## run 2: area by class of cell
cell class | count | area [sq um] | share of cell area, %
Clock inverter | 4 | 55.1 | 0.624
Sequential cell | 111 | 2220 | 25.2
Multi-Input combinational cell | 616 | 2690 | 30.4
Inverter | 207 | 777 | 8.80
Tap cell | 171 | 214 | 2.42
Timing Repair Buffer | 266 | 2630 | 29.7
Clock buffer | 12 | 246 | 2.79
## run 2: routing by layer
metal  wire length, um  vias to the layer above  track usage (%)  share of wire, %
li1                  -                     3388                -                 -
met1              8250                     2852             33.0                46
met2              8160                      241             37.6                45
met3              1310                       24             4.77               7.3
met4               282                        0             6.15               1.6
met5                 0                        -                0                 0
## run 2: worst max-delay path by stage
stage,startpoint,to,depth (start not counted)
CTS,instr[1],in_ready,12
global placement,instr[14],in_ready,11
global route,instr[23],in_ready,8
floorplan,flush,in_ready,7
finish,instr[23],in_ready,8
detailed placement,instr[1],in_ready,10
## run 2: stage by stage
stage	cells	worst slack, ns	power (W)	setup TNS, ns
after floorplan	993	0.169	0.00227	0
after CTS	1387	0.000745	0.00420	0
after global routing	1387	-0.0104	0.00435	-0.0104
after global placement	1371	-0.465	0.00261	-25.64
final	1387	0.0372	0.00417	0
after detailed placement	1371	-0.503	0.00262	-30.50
## src/rtl/fsk_serdes_pkg.sv

```systemverilog
// Package shared by the FSK word serializer and deserializer.
// It holds the default word width and the FSM state encoding used on both sides of the link.
package fsk_serdes_pkg;

  // Default word width in bits. It is also the number of bit strobes per frame.
  localparam int DATA_SIZE_DEF = 32;

  // Frame FSM states.
  typedef enum logic {
    S_IDLE  = 1'b0,
    S_SHIFT = 1'b1
  } state_t;

endpackage

```

## src/rtl/deserializer.sv

```systemverilog
// deserializer: collects an LSB-first serial bit stream into DATA_SIZE-bit words.
// Each word is presented on a valid/ack holding register.
//
// Ports:
//   clk        rising-edge clock
//   rst        synchronous reset, active-low
//   en         bit strobe; din is valid this cycle, held high across a frame
//   din        serial data bit, LSB first
//   data       last completed word, stable while valid=1
//   valid      data holds an unconsumed word
//   ack        consumer accepts data; ignored while valid=0
//   busy       frame reception in progress
//   frame_err  one-cycle pulse when en drops mid-frame
//   overrun    sticky flag: a completed word was dropped (valid=1, ack=0)
module deserializer
  import fsk_serdes_pkg::*;
#(
  parameter int DATA_SIZE = DATA_SIZE_DEF
) (
  input  logic                 clk,
  input  logic                 rst,
  input  logic                 en,
  input  logic                 din,
  output logic [DATA_SIZE-1:0] data,
  output logic                 valid,
  input  logic                 ack,
  output logic                 busy,
  output logic                 frame_err,
  output logic                 overrun
);

  localparam int CW = $clog2(DATA_SIZE + 1);
  localparam logic [CW-1:0] LAST_CNT = CW'(DATA_SIZE - 1);

  state_t               state_r, state_nx_s;
  logic [DATA_SIZE-1:0] shreg_r, shreg_nx_s;
  logic [CW-1:0]        cnt_r, cnt_nx_s;
  logic [DATA_SIZE-1:0] word_s;
  logic                 complete_s;
  logic                 abort_s;

  logic [DATA_SIZE-1:0] data_r;
  logic                 valid_r;
  logic                 busy_r;
  logic                 frame_err_r;
  logic                 overrun_r;

  // The incoming bit enters at the MSB, so the first bit of a frame ends up at bit 0.
  assign word_s = {din, shreg_r[DATA_SIZE-1:1]};

  // Next-state, shift and count logic for the frame FSM.
  always_comb begin
    state_nx_s = state_r;
    shreg_nx_s = shreg_r;
    cnt_nx_s   = cnt_r;
    complete_s = 1'b0;
    abort_s    = 1'b0;
    case (state_r)
      S_IDLE: begin
        if (en) begin
          shreg_nx_s = word_s;
          cnt_nx_s   = CW'(1);
          state_nx_s = S_SHIFT;
        end else begin
          state_nx_s = S_IDLE;
        end
      end
      S_SHIFT: begin
        if (en) begin
          shreg_nx_s = word_s;
          if (cnt_r == LAST_CNT) begin
            // Final bit. Returning to IDLE lets an en=1 in the next cycle start a
            // new frame without a dead cycle.
            complete_s = 1'b1;
            cnt_nx_s   = '0;
            state_nx_s = S_IDLE;
          end else begin
            cnt_nx_s = cnt_r + CW'(1);
          end
        end else begin
          abort_s    = 1'b1;
          shreg_nx_s = '0;
          cnt_nx_s   = '0;
          state_nx_s = S_IDLE;
        end
      end
      default: begin
        shreg_nx_s = '0;
        cnt_nx_s   = '0;
        state_nx_s = S_IDLE;
      end
    endcase
  end

  // Shift register, bit counter, FSM state and busy flag.
  always_ff @(posedge clk) begin
    if (!rst) begin
      state_r <= S_IDLE;
      shreg_r <= '0;
      cnt_r   <= '0;
      busy_r  <= 1'b0;
    end else begin
      state_r <= state_nx_s;
      shreg_r <= shreg_nx_s;
      cnt_r   <= cnt_nx_s;
      busy_r  <= (state_nx_s == S_SHIFT);
    end
  end

  // Output holding register with the valid/ack handshake and the error flags.
  always_ff @(posedge clk) begin
    if (!rst) begin
      data_r      <= '0;
      valid_r     <= 1'b0;
      frame_err_r <= 1'b0;
      overrun_r   <= 1'b0;
    end else begin
      frame_err_r <= abort_s;
      if (complete_s) begin
        // An ack in the same cycle frees the register for the new word.
        if (!valid_r || ack) begin
          data_r  <= word_s;
          valid_r <= 1'b1;
        end else begin
          overrun_r <= 1'b1;
        end
      end else if (valid_r && ack) begin
        valid_r <= 1'b0;
      end else begin
        valid_r <= valid_r;
      end
    end
  end

  assign data      = data_r;
  assign valid     = valid_r;
  assign busy      = busy_r;
  assign frame_err = frame_err_r;
  assign overrun   = overrun_r;

endmodule

```

## config.mk

```make
export PLATFORM = sky130hd
export DESIGN_NAME = deserializer
export DESIGN_NICKNAME = d
export VERILOG_FILES = /design/src/rtl/fsk_serdes_pkg.sv /design/src/rtl/deserializer.sv
export SDC_FILE = /design/constraint.sdc
export NUM_CORES = 1
export LEC_CHECK = 0
export ABC_AREA = 1
export CORE_UTILIZATION = 57
export DETAILED_ROUTE_END_ITERATION = 10
export PLACE_DENSITY = 0.81
export SYNTH_ARGS = -nofsm -noshare
export SYNTH_HDL_FRONTEND = slang
export SYNTH_SLANG_ARGS = --single-unit
```

## constraint.sdc

```tcl
create_clock -name clk -period 2.1 [get_ports clk]
set_input_delay 0.42 -clock clk [delete_from_list [all_inputs] [get_ports clk]]
set_output_delay 0.42 -clock clk [all_outputs]
set_load 0.01 [all_outputs]
```

==> flow_summary.toml, run 1 <==
[synth]
ys.warnings.count = 0
synth_nets = 316
synthFlopType = "dfxtp_1"
synth_area_leaders = "dfxtp_1 52%, o32ai_1 8.7%, nand4_1 7.3%, a21oi_1 6.9%, inv_1 4.8%"
synth-seq-cells = 73
synth_commonest_cells = "73 x dfxtp_1, 39 x a21oi_1, 36 x inv_1"
synth_top_family_by_area = "simple AND/OR/NAND/NOR gates"
synth.area.mux_share_pct = 0
yosysTopAreaCell = "dfxtp_1"
syn_area_um2 = 2820
synthCells = 310
synth_edf_count = 0
synth-compound-area-share_pct = 17.7
netlist.area_leader.share_pct = 51.8
synth.distinct_cells = 23
async_reset_ff_share_pct = 0
synth_xor_area_share_pct = 0.311
synth-simple-area-share_pct = 18.8
synth_fa_ha_area_share_pct = 0.444
avgSynthCellArea_um2 = 9.10
synth_most_common_cell = "dfxtp_1"
yosysSeqAreaShare_pct = 51.8

[layout]
area.sequential_um2 = 1460
fillers = 354
multi_input_area_um2 = 1050
syn_to_final_growth_pct = 23.7
diodes = 0
fin_nets = 352
drive_gt1_share_pct = 13.7

[sta]
max_clock_freq_mhz = 570
worstMarginPinSlew_ns = 0.308
finalSetupViolCount = 0
rsz0062_at_grt = "false"
whs_ns = 0.455
clock_skew_ns = 0.00616
maxSlewViolCount = 0
tns_ns = 0
slew_headroom_pct = 79.5
period_share_pct = 83.5
period_needed_ns = 1.75
setup_ws_ns = 0.347
hold_viol = 0

[worst_setup_path]
crit_chain = "ha_1 > nand3_4 > nor2_8 > nand3_4 > buf_12 > nand2_2 > a21oi_1"
worstSetupPathType = "flop to flop"
startpoint_type = "flop"
critical_path_arrival_ns = 1.96
path_common_cell = "nand3_4"
r2r_slack_ns = 0.35
crit_slowest_cell = "dfxtp_1"
timing.rr.end = "data[28]"
timing.rr.start = "cnt_r[0]"
cp.required_ns = 2.31
reg2regPathDepth = 7
end_kind = "flop"
cp_max_fo = 20
crit_path_start = "cnt_r[0]"
slowest_delay_ns = 0.39

[detailed_routing]
first_pass_iters = 5
ant_nets = 0
drc_errors = 0
drt_iter0_drc = 164
vias = 2359
viasPerCell = 5.66
routedWlPerCell_um = 14.2
finalWirelength_mm = 5.91

[min_path]
min_from = "overrun"
hp-class = "flop to flop"
whs_endpoint = "overrun"
hold_depth = 2

[pwr]
peakVddDrop_v = 0.000555
cellPowerDensity_nw_per_um2 = 803
leakage_nw = 1.13

[clock_tree]
cts_tree = "built"
postCtsSetupRepairBufs = 0
cts_resized = 0
cts_buffers = 9
clockRootBuffer = "clkbuf_8"
insertion_delay_ns = 0.34
clockBufferDepth = 2
cts.sinks = 73
clkTransAtPathRegs_ns = 0.07
hold_buffers = 0
htree_levels = 3

[run_status]
outcome = "complete, no violations"

[floorplan]
core_um2 = 4750
die_h_um = 72.3
start_util_pct = 59.3
rows = 25
io-pin-count = 41
die_w_um = 72.3
die_area_um2 = 5230

[placement]
post-dp-hpwl_mm = 3.53
portBuffers = 40
place_ws_ns = 0.256
place_congestion = 0.756

[global_route]
grt_pass1_wl_mm = 10.1
gr-usage-all-layers_pct = 25.0
grt_pass1_vias = 2222
overflow = 0
grt_max_degree = 67
antenna_found_initial = 0

[flow_run]
maxCapViolCount = 0
[stage by stage]
stage	cell area, um^2	utilization (%)	total power, mW	std cells
global placement	3250	68.3	1.52	402
detailed placement	3250	68.3	1.52	402
global route	3490	73.4	2.90	417
finish	3490	73.4	2.80	417
CTS	3490	73.4	2.83	417
floorplan	2820	-	1.49	310
[worst max path at each step]
stage	end	slack, ns	cells after the start
after CTS	data[14]	0.35	7
after floorplan	data[22]	0.75	7
after global routing	data[14]	0.21	7
final	data[28]	0.35	7
after detailed placement	data[14]	0.26	7
after global placement	data[19]	0.30	7
[layout by cell type (no fill, tap or decap), types with 2 or more instances in the layout]
cell	count
dfxtp_1	73
clkdlybuf4s50_1	40
a21oi_1	39
inv_1	36
nand2_1	35
nand4_1	33
o32ai_1	28
nand2_2	16
clkbuf_8	10
buf_4	9
o21ai_0	6
nand3_1	5
bufinv_16	3
inv_2	2
nand3_4	2
nor2_1	2
buf_12	2
[per-layer routing]
metal	global-route usage, %	wire length, um	vias to the layer above
met3	6.67	183	8
li1	-	-	1161
met1	30.0	2640	1144
met4	11.3	72	0
met2	42.0	3010	46
met5	0	0	-
[critical path: cells and delay by family, from the launching register on]
kind	cells	cell delay, ns
and+or+nand+nor	4	0.69
buffers and inverters	1	0.24
adders and majority gates	1	0.25
DFF	1	0.39
AOI/OAI and AO/OA	1	0.06
[cell families after synthesis]
| kind of cell | Yosys count |
|---|---|
| simple gates | 95 |
| compound gates | 76 |
| flops | 73 |
| buf+inv | 64 |
| xor+xnor | 1 |
| fa+ha+maj | 1 |
[state kept, by name, summed over array words and instances, names as in the netlist]
name,count
shreg_r,31
data,32
valid,1
overrun,1
frame_err,1
busy,1
cnt_r,6
[power breakdown]
part / internal (mW) / switching [mW] / total, mW
sequential: 1.39 / 0.00429 / 1.39
clock: 0.815 / 0.499 / 1.31
combinational: 0.0283 / 0.0660 / 0.0943
[area by class of cell]
class	instances	area share, %
Clock inverter	5	2.98
Timing Repair Buffer	51	14.6
Tap cell	67	2.40
Clock buffer	10	3.94
Multi-Input combinational cell	173	30.2
Inverter	38	4.09
Sequential cell	73	41.9
Note: power is estimated with default switching activity, not from simulation.
==> inputs of run 2 (changes only) <==
--- a/config.mk
+++ b/config.mk
@@ -6,9 +6,9 @@
 export NUM_CORES = 1
 export LEC_CHECK = 0
 export ABC_AREA = 1
-export CORE_UTILIZATION = 57
+export CORE_UTILIZATION = 53
 export DETAILED_ROUTE_END_ITERATION = 10
-export PLACE_DENSITY = 0.81
+export PLACE_DENSITY = 0.76
 export SYNTH_ARGS = -nofsm -noshare
 export SYNTH_HDL_FRONTEND = slang
 export SYNTH_SLANG_ARGS = --single-unit
==> constraint.sdc (replaced) <==
create_clock -name clk -period 1.8 [get_ports clk]
set_input_delay 0.36 -clock clk [delete_from_list [all_inputs] [get_ports clk]]
set_output_delay 0.36 -clock clk [all_outputs]
set_load 0.01 [all_outputs]
==> run 2 against run 1 <==
  * First-iteration DRC count increased by 16%
  * Final cell count rose by 1.2%
  * Core utilization is 4.7 points lower
  * Sequential power is 17% higher
  * Clock skew grew 0.00051 ns
  * Non-clock buffer count rose by 3
  * Critical endpoint is now busy
  * Sequential cell count stayed put
  * Hold slack about the same
  * Die area rose by 7.3%
  * Combinational power up 28%
  * Clock power decreased by 8%
==> flow_summary.toml, run 2 (synthesis gave the netlist of run 1 again) <==
[sta]
max_clock_freq_mhz = 602
period_share_pct = 92.3
rsz0062_at_grt = "false"
hold_viol = 0
tns_ns = 0
finalSetupViolCount = 0
worstMarginPinSlew_ns = 0.291
clock_skew_ns = 0.00667
slew_headroom_pct = 80.6
period_needed_ns = 1.66
maxSlewViolCount = 0
whs_ns = 0.455

[worst_setup_path]
crit_chain = "clkdlybuf4s50_1"
slowest_delay_ns = 0.56
cp.required_ns = 1.44
critical_path_arrival_ns = 1.30
crit_slowest_cell = "clkdlybuf4s50_1"
path_depth = 1
end_kind = "primary output"
startpoint_type = "flop"
reg2regPathDepth = 7
cp_top_family = "buffers and inverters"
worstSetupPathType = "flop to primary output"
path_buf_inv = 1
cp_max_fo = 5

[flow_run]
maxCapViolCount = 0

[layout]
fin_util_pct = 68.7
fin_area_um2 = 3510
drive_gt1_share_pct = 14.2
layout_common_cells = "73 x dfxtp_1, 40 x clkdlybuf4s50_1, 39 x a21oi_1, 36 x inv_1, 35 x nand2_1"
largest_register_ffs = 32
final_cells = 422
fin_nets = 355
syn_to_final_growth_pct = 24.4
layout_commonest_cell = "dfxtp_1"
diodes = 0

[detailed_routing]
ant_nets = 0
drc_errors = 0
finalWirelength_mm = 5.85
drt_iter0_drc = 191
vias = 2316
viasPerCell = 5.49
routedWlPerCell_um = 13.9
first_pass_iters = 4

[clock_tree]
htree_levels = 3
clockRootBuffer = "clkbuf_8"
cts_tree = "built"
postCtsSetupRepairBufs = 0
cts_resized = 0
cts_buffers = 9
hold_buffers = 0
clockBufferDepth = 2
insertion_delay_ns = 0.34
clkTransAtPathRegs_ns = 0.07
cts.sinks = 73

[run_status]
outcome = "complete, no violations"

[global_route]
grt_pass1_wl_mm = 9.43
use_met1_pct = 28.9
grt_pass1_vias = 2007
grt_use_met2_pct = 36.3
overflow = 0
top_usage_layer = "met2"
grt_max_degree = 41
grt_use_met3_pct = 4.42
gr-usage-all-layers_pct = 22.7
antenna_found_initial = 0

[floorplan]
die_h_um = 74.9
core_um2 = 5110
die_w_um = 74.9
io-pin-count = 41
die_area_um2 = 5620
start_util_pct = 55.2
rows = 26

[pwr]
peakVddDrop_v = 0.000520
cellPowerDensity_nw_per_um2 = 843
leakage_nw = 1.14

[placement]
place_area_um2 = 3320
place_congestion = 0.755
post-dp-hpwl_mm = 3.68
dp.cells = 408
portBuffers = 40

[min_path]
hold_depth = 2
hp-class = "flop to flop"
[run 2: layout make-up]
class                   instances  area [um^2]
clock buffers                  10          138
well taps                      70         87.6
inverters                      38          143
flip-flops and latches         73         1460
multi-input cells             173         1050
fillers                       438         1600
repair buffers                 54          581
clock inverters                 4         45.0
[run 2: per-stage QoR]
step                setup WS [ns]  power [mW]
global route               0.0937        3.06
detailed placement         0.0584        1.78
CTS                         0.122        2.98
finish                      0.139        2.96
global placement            0.113        1.78
floorplan                   0.446        1.73
[run 2: tightest hold or removal path: cells and delay by family, from the launching register on]
kind / cells / cell delay (ns)
buf+inv: 1 / 0.05
flops: 1 / 0.31
compound gates: 1 / 0.05
[run 2: layer usage]
metal	wire length, um	part of all wire [%]
met5	0	0
met4	91	1.6
met3	232	4.0
met2	2790	48
met1	2740	47
[run 2: power breakdown]
group | total, mW | switching (mW) | internal, mW
Combinational | 0.121 | 0.0779 | 0.0426
Clock | 1.21 | 0.555 | 0.655
Sequential | 1.63 | 0.00505 | 1.62
Total | 2.96 | 0.638 | 2.32
[run 2: final timing paths]
path | slack, ns | start | endpoint
max reg2reg | 0.31 | cnt_r[0] | data[13]
max | 0.14 | busy | busy
min | 0.45 | overrun | overrun
min reg2reg | 0.45 | overrun | overrun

__Aim of the task__. Your task is to retype the entries verbatim, starting with the line that holds "PLACE_DENSITY = 0.76" and stopping after the line that holds "set_output_delay 0.36 -clock".

__Your solution__.
+export PLACE_DENSITY = 0.76
 export SYNTH_ARGS = -nofsm -noshare
 export SYNTH_HDL_FRONTEND = slang
 export SYNTH_SLANG_ARGS = --single-unit
==> constraint.sdc (replaced) <==
create_clock -name clk -period 1.8 [get_ports clk]
set_input_delay 0.36 -clock clk [delete_from_list [all_inputs] [get_ports clk]]
set_output_delay 0.36 -clock clk [all_outputs]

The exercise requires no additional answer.